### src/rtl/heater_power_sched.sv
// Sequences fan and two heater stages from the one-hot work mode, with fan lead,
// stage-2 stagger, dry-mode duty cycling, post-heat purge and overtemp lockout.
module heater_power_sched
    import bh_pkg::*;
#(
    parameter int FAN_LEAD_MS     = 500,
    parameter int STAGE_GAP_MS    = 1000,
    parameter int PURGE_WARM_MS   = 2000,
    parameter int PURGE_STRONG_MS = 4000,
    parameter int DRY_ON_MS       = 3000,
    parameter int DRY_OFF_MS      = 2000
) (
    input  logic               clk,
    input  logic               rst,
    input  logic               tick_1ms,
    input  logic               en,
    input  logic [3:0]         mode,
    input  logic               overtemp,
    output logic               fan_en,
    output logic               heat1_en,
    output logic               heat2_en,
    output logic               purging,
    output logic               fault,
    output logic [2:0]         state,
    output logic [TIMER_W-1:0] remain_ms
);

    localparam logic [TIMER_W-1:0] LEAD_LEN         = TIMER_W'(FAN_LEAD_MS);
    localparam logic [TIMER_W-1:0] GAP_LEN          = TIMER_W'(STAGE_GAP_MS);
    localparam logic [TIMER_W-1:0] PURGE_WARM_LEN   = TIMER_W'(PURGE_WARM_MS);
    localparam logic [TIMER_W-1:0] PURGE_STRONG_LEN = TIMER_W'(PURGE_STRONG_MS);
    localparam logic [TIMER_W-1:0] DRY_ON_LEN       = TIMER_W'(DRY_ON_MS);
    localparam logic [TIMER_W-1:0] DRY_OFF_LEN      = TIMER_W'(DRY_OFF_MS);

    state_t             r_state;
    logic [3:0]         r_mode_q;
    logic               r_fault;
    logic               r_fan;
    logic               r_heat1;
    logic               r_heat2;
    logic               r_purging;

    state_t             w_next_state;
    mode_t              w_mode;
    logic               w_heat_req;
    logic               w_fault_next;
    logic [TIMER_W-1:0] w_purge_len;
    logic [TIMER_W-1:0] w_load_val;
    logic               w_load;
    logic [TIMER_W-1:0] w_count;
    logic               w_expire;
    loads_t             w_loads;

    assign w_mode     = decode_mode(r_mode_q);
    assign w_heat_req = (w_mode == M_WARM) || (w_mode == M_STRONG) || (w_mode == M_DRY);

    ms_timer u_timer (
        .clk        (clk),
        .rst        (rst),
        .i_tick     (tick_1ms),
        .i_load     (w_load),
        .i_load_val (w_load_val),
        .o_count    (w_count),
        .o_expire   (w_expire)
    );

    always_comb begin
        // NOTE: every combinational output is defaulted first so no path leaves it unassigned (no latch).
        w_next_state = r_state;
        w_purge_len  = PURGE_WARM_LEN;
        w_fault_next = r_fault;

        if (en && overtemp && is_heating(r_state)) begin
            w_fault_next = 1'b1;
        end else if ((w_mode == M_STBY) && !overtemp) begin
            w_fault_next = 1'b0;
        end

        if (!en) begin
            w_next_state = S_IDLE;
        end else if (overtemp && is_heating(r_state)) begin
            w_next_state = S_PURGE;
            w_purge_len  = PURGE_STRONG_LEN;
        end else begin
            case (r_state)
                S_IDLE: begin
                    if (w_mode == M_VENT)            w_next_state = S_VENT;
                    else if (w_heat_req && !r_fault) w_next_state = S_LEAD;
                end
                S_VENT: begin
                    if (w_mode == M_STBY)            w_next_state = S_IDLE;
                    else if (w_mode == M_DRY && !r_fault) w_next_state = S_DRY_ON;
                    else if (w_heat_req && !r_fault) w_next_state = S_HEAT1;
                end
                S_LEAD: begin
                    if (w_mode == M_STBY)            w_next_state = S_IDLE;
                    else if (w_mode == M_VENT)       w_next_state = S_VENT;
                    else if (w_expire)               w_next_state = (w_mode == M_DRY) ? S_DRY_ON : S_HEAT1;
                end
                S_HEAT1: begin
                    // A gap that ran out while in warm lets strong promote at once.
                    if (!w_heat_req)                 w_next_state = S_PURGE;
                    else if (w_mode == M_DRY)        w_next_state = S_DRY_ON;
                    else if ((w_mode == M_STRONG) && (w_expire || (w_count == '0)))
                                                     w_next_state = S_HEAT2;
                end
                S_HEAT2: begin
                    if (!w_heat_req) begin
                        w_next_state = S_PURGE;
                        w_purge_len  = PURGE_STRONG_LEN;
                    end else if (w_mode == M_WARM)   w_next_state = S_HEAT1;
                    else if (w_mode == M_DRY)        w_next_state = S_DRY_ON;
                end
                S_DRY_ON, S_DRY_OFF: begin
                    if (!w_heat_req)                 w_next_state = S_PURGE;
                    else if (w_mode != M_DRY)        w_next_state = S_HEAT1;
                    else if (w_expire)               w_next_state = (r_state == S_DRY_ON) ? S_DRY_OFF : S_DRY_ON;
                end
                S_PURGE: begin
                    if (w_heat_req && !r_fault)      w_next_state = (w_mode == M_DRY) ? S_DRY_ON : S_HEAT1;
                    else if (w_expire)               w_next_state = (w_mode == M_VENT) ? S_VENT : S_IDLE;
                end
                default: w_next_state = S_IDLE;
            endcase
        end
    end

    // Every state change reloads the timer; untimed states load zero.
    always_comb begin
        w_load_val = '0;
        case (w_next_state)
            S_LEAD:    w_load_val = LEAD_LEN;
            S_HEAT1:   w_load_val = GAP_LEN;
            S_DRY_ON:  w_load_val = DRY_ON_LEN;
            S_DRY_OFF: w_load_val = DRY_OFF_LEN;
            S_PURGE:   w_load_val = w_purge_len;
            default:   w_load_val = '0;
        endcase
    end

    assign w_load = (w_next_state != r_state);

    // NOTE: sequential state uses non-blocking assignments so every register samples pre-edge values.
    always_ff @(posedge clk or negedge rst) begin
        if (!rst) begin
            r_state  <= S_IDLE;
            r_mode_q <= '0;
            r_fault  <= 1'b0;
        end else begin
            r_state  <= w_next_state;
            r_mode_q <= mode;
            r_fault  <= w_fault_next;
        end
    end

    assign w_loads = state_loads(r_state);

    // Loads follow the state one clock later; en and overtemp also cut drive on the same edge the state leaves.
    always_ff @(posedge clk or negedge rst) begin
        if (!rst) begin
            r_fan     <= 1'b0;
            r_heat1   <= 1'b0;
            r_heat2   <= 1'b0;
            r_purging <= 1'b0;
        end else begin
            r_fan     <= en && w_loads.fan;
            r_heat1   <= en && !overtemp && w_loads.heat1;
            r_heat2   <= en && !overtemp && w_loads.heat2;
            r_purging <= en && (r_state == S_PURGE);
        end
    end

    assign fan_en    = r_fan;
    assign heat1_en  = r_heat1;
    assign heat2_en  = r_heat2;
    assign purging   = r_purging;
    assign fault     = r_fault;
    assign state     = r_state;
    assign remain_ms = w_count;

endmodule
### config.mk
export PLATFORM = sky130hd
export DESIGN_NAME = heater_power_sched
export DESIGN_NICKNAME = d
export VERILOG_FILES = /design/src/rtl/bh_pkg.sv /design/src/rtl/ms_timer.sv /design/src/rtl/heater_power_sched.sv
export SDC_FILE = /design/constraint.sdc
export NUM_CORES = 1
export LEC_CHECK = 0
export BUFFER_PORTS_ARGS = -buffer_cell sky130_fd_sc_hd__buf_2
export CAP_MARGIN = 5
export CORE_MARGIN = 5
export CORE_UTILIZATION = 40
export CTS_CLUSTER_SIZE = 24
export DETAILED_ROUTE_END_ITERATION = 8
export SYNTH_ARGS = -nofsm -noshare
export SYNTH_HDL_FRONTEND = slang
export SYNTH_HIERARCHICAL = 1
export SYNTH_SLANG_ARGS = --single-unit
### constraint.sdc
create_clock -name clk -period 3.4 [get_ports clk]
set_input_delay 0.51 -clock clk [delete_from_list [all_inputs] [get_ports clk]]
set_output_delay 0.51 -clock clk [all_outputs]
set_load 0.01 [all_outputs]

--

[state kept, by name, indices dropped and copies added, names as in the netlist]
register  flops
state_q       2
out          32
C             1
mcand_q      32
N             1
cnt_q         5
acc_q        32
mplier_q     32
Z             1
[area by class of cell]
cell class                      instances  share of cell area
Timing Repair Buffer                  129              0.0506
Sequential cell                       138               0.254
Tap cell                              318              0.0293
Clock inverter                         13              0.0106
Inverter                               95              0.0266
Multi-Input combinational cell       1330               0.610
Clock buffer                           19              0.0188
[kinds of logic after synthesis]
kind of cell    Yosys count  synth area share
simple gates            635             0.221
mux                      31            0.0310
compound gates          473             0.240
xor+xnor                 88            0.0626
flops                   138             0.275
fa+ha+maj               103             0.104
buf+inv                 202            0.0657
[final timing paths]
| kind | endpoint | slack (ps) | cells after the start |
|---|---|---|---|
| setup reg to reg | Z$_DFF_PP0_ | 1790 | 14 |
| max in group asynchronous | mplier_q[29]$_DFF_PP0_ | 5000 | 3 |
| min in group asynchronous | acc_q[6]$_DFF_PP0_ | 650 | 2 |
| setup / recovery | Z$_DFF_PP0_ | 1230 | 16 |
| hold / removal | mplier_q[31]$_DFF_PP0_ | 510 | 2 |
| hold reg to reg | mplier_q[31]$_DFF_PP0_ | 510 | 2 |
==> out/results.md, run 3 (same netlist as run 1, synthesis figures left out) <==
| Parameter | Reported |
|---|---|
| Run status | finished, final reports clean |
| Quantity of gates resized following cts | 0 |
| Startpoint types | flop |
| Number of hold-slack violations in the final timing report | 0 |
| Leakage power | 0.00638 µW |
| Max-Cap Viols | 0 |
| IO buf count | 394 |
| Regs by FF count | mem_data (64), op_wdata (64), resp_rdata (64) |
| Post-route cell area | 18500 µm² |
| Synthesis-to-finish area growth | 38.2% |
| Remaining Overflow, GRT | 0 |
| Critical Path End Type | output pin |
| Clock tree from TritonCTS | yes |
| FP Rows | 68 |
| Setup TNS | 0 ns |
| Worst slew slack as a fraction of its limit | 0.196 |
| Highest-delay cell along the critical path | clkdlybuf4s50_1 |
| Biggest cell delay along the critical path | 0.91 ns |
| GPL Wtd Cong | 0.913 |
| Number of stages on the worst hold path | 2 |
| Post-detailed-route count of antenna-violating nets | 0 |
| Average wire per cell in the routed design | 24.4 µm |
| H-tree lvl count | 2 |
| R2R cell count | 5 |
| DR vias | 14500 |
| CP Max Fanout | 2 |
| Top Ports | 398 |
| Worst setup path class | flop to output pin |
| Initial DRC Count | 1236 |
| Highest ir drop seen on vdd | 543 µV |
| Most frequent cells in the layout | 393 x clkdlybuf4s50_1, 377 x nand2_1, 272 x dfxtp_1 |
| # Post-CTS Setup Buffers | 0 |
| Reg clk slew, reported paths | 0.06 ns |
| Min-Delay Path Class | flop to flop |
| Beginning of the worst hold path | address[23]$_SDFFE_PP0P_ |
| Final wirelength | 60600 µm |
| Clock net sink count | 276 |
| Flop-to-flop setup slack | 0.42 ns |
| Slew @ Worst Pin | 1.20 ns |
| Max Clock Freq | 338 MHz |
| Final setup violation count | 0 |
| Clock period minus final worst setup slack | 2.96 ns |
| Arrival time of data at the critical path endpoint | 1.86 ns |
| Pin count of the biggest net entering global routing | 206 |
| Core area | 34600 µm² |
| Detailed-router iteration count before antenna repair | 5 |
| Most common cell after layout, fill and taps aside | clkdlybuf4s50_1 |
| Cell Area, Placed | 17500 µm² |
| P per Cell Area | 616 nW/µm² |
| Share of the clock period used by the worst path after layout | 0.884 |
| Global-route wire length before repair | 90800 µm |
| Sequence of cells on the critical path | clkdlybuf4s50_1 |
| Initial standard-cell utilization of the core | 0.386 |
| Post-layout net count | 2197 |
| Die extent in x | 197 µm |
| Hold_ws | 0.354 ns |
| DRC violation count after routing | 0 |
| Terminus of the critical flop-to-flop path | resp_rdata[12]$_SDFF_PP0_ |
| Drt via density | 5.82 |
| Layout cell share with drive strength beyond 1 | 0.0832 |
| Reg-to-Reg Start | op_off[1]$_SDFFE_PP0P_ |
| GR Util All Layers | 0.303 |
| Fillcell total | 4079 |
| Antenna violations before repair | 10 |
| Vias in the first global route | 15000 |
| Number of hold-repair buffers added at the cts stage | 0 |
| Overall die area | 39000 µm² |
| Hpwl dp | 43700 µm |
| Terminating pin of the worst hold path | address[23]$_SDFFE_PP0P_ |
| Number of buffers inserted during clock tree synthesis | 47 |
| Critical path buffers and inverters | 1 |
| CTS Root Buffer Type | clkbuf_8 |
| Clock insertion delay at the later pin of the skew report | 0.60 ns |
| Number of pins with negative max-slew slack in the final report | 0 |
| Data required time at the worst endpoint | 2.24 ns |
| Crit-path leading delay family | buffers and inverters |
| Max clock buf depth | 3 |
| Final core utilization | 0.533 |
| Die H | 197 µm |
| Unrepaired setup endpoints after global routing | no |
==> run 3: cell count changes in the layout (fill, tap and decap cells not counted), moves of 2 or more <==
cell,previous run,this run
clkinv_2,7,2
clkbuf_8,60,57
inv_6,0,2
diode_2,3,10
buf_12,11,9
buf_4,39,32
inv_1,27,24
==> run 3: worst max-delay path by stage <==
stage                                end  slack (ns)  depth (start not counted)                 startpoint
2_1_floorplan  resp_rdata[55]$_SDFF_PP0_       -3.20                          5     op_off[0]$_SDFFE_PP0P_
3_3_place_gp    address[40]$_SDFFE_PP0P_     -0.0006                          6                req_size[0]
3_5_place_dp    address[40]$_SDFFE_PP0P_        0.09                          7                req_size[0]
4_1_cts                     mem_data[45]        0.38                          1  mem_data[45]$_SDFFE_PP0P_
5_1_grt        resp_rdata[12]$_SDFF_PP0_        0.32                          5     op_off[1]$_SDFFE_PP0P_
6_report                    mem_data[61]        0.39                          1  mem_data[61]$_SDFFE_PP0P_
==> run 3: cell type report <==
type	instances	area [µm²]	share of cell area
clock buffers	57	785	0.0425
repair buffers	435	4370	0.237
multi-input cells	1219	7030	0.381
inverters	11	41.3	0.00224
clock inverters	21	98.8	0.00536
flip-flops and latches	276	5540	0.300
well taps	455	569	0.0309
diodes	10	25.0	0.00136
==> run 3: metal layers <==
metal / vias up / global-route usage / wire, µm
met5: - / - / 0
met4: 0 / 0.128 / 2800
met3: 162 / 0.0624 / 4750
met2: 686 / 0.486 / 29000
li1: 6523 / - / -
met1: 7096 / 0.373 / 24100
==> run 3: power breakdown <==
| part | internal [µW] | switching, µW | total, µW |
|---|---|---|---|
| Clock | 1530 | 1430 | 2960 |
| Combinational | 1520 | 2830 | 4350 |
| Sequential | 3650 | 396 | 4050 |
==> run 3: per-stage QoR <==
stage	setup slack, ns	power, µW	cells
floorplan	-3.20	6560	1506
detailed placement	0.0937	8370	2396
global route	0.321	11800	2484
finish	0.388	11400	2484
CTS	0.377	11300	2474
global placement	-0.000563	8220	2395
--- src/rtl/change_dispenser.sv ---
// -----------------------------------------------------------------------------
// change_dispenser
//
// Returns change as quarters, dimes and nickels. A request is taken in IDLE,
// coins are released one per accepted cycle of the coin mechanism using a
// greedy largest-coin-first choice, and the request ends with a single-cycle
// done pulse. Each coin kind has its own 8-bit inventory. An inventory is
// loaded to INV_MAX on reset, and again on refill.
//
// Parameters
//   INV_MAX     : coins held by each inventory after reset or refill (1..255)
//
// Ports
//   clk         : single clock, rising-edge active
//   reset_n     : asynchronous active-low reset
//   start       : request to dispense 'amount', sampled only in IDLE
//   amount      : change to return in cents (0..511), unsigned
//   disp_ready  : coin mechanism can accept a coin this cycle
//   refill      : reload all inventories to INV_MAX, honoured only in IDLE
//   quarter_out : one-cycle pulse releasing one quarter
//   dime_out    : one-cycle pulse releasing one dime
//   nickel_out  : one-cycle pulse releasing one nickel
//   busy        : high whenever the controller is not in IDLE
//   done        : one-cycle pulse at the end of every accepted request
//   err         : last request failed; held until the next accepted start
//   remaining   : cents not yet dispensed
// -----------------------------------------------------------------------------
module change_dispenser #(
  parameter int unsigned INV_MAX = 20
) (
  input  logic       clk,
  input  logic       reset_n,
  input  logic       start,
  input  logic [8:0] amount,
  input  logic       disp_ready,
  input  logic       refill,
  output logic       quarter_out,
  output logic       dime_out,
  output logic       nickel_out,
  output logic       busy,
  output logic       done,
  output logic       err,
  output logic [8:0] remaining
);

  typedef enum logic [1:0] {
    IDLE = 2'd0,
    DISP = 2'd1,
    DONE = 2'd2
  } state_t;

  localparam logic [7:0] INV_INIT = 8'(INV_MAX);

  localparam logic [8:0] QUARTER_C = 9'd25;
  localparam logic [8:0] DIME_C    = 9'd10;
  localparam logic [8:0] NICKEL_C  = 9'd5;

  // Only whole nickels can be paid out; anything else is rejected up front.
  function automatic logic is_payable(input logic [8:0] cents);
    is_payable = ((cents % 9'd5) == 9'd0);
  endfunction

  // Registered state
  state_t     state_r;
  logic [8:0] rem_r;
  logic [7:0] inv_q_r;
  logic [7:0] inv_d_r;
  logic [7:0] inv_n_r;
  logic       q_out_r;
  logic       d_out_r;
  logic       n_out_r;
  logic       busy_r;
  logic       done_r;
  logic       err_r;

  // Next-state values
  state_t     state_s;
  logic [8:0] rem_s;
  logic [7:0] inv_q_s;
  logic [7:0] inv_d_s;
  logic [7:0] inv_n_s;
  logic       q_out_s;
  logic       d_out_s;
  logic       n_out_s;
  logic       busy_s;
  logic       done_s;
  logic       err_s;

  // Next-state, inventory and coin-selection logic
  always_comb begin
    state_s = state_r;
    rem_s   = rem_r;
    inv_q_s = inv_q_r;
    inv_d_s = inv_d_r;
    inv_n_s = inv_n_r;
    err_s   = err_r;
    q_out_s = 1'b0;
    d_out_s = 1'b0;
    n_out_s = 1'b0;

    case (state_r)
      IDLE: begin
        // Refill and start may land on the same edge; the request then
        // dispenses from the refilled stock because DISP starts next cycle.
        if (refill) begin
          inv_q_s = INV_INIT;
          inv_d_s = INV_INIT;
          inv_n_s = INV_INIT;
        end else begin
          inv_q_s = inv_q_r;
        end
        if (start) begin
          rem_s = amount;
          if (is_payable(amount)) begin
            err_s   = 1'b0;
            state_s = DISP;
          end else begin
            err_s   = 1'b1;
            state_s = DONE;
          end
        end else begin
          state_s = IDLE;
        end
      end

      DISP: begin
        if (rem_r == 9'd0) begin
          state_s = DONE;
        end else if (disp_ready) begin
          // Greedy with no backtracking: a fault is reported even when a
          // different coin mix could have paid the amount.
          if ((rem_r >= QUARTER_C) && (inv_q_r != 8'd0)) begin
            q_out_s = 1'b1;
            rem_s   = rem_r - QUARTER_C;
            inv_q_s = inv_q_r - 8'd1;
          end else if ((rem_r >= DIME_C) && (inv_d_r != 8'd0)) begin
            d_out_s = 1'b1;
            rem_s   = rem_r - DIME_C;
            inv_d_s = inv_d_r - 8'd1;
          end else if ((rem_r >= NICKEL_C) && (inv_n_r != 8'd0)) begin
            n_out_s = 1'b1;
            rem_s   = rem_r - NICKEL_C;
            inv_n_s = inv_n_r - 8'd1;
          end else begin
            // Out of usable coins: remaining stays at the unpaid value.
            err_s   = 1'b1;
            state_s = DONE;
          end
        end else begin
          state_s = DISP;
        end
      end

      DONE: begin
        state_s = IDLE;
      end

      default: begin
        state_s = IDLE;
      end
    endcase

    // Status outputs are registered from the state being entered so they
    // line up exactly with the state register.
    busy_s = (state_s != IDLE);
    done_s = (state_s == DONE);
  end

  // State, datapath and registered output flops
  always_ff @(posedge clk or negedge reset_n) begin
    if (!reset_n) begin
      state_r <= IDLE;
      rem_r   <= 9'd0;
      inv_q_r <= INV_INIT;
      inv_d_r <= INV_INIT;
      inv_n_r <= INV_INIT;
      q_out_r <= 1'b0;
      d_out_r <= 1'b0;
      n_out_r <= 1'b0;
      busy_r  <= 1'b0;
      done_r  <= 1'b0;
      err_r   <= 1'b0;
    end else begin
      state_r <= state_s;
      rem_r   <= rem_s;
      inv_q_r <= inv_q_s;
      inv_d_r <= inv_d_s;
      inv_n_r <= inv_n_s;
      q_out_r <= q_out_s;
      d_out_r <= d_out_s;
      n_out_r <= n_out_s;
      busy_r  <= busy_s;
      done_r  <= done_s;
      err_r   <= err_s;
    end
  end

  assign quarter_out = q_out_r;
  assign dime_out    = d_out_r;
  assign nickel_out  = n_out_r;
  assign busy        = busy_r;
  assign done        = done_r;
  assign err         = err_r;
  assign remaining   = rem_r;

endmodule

-- Your assignment --
Please give back, exactly as it stands above, the stretch from the line with "met1: 7096 / 0.373 / 24100" through the line with "run 3: per-stage", and no line outside it.

-- Your response --
met1: 7096 / 0.373 / 24100
==> run 3: power breakdown <==
| part | internal [µW] | switching, µW | total, µW |
|---|---|---|---|
| Clock | 1530 | 1430 | 2960 |
| Combinational | 1520 | 2830 | 4350 |
| Sequential | 3650 | 396 | 4050 |
==> run 3: per-stage QoR <==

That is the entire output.